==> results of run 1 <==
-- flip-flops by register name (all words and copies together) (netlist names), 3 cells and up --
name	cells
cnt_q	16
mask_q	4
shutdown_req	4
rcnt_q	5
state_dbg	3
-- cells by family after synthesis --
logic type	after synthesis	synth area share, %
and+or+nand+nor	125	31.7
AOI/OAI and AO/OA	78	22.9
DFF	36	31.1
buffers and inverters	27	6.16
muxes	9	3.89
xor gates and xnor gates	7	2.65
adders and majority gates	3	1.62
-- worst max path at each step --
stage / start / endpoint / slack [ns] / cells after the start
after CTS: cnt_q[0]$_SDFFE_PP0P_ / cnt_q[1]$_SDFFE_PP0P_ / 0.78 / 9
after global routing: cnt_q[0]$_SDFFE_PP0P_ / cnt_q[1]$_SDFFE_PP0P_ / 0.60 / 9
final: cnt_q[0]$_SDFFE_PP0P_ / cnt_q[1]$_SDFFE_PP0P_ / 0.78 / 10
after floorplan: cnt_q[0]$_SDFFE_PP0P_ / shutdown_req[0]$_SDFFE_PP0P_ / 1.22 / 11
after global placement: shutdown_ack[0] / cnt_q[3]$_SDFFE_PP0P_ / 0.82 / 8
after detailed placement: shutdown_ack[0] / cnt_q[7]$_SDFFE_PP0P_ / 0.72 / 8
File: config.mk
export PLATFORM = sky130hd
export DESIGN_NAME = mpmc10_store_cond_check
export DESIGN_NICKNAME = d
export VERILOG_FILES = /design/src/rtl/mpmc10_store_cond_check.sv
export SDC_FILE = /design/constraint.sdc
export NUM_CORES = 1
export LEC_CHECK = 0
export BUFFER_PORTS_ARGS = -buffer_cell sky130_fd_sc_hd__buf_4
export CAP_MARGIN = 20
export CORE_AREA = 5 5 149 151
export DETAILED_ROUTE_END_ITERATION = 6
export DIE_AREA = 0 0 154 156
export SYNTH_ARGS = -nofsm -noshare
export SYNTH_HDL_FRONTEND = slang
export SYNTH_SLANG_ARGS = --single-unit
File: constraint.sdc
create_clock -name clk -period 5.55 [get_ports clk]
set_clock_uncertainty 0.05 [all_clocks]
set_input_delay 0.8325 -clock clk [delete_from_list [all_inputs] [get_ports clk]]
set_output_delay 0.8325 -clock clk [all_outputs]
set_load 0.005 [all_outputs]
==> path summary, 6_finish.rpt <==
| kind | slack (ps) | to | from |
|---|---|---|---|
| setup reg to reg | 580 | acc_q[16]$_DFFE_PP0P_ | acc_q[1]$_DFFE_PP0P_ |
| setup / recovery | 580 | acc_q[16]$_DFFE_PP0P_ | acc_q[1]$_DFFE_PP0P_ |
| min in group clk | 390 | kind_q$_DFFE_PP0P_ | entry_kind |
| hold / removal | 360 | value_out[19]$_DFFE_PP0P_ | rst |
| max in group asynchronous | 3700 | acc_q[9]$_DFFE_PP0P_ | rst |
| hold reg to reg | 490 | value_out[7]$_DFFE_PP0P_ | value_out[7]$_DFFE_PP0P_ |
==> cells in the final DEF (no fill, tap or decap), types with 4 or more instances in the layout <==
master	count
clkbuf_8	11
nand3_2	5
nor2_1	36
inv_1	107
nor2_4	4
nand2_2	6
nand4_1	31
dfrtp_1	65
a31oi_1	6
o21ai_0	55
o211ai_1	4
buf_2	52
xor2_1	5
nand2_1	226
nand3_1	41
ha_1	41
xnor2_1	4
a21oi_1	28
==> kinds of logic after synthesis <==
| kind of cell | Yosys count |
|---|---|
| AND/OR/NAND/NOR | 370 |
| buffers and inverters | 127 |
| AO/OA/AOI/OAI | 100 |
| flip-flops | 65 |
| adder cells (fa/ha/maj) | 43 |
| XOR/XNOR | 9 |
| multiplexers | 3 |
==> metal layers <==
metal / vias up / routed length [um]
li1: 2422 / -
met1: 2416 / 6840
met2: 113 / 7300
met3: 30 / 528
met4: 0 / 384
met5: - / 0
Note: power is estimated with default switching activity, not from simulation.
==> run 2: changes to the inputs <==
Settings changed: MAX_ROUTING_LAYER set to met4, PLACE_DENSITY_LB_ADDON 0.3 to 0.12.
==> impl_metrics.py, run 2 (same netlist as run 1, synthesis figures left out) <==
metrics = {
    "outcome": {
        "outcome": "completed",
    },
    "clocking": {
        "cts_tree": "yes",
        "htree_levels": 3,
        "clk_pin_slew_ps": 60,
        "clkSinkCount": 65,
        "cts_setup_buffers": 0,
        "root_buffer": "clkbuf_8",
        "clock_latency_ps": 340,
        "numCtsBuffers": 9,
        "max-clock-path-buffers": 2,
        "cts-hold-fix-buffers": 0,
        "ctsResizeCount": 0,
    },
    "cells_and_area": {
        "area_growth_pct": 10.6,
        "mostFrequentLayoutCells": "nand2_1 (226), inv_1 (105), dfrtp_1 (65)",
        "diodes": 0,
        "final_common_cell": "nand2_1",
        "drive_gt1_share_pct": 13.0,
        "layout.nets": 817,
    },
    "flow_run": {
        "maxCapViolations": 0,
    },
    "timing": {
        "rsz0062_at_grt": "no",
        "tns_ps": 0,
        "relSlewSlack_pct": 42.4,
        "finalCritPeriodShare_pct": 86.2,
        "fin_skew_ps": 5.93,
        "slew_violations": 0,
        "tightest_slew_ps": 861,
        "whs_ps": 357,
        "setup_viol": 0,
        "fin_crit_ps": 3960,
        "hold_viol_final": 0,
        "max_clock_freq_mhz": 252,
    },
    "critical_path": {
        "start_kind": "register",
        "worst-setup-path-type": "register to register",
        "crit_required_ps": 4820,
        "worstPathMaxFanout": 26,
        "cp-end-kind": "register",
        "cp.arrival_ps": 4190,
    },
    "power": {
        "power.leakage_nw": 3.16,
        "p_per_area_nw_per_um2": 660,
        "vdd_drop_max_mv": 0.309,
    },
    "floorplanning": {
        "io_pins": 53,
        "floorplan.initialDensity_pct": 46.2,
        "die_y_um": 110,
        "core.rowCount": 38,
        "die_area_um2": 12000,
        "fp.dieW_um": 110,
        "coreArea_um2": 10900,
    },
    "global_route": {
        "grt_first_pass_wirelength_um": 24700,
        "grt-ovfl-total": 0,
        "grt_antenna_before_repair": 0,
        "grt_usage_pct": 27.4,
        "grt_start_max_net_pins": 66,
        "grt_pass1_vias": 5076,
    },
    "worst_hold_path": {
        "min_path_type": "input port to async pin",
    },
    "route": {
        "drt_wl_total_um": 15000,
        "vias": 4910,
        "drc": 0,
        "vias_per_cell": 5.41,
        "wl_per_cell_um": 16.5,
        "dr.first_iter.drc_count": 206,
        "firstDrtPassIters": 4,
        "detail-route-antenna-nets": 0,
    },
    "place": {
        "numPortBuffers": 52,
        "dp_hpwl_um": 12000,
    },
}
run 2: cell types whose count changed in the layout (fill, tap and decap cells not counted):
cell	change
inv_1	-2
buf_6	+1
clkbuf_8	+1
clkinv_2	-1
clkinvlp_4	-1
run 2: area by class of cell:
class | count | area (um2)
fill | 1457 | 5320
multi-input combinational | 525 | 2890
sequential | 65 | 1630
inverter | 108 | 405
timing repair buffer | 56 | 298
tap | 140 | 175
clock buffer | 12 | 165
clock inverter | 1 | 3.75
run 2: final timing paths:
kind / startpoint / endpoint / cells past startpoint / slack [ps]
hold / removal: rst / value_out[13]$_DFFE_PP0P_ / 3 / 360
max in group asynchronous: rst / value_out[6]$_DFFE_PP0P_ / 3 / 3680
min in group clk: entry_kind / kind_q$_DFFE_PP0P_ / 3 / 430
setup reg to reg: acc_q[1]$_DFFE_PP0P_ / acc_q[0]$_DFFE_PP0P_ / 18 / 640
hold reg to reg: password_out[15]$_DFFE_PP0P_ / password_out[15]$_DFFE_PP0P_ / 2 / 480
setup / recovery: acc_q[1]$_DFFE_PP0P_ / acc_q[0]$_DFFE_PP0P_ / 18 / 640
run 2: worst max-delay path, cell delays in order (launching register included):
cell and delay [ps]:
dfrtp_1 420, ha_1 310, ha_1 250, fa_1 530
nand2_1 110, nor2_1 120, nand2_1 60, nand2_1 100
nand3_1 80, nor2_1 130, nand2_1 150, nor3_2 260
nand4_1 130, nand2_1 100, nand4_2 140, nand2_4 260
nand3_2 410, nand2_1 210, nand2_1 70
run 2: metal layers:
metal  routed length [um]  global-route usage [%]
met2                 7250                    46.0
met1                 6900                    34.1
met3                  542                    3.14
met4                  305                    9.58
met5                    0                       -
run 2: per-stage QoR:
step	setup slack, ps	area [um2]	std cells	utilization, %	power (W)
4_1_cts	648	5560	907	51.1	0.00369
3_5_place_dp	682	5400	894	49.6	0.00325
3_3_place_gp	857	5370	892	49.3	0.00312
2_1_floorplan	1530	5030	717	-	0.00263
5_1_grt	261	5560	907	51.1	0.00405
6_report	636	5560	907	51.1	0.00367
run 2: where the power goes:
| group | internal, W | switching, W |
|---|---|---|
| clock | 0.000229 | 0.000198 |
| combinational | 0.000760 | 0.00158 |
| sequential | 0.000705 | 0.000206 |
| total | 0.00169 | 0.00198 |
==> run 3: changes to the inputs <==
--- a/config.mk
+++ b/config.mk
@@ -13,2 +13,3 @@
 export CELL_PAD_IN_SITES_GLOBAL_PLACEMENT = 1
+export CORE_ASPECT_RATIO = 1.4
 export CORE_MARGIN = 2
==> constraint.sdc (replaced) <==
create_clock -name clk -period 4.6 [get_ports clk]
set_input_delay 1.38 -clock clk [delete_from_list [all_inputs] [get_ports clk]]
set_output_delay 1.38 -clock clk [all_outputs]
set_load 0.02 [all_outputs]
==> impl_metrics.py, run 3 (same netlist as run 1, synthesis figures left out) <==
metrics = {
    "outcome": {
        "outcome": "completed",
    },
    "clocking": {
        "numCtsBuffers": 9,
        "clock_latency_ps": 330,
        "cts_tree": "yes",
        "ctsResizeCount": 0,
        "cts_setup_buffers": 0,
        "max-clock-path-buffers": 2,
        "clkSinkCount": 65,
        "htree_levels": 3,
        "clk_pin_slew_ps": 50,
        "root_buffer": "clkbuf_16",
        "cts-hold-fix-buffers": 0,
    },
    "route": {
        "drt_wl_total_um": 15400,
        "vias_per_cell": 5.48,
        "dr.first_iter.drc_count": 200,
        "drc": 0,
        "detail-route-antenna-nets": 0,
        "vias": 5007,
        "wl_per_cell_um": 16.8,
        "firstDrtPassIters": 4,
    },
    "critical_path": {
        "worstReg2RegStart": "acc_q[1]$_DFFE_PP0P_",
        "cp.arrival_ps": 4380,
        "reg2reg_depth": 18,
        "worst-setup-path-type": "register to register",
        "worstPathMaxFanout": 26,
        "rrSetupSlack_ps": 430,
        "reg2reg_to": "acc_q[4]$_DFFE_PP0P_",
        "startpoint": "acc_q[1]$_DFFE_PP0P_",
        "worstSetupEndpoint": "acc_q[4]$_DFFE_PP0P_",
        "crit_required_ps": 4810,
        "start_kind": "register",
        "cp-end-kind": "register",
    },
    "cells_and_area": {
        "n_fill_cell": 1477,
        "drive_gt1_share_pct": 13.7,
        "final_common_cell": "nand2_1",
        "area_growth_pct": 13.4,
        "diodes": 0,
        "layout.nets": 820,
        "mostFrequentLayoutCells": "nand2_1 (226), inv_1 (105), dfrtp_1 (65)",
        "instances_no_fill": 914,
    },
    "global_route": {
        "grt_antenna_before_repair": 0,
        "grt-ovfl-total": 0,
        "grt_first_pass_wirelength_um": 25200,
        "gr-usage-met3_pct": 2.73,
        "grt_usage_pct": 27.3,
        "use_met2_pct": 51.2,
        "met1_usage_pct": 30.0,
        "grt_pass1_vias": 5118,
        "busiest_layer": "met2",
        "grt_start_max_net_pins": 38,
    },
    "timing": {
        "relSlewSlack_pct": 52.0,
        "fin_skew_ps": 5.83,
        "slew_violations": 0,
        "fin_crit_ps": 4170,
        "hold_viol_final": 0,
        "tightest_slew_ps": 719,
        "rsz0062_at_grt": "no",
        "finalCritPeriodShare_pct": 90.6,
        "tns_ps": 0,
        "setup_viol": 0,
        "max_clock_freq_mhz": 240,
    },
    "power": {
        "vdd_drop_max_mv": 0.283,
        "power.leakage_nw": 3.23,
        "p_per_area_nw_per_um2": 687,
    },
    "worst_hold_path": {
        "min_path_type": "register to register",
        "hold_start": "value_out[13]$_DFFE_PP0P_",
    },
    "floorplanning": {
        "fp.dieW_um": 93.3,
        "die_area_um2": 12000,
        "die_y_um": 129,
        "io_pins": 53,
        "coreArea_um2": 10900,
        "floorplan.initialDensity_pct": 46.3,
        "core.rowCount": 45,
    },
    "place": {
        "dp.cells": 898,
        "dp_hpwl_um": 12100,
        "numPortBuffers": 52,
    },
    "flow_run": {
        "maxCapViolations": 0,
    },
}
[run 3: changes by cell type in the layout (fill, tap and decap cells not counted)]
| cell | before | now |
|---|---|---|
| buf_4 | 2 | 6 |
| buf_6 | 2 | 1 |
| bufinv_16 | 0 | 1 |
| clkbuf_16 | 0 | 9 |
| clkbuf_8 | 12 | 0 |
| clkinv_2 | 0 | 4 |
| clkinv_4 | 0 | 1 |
========
What is being asked
Filter the listing above for lines with the word "timing", and copy each one you find.

Solved problem
    "timing": {
timing repair buffer | 56 | 298
run 2: final timing paths:
    "timing": {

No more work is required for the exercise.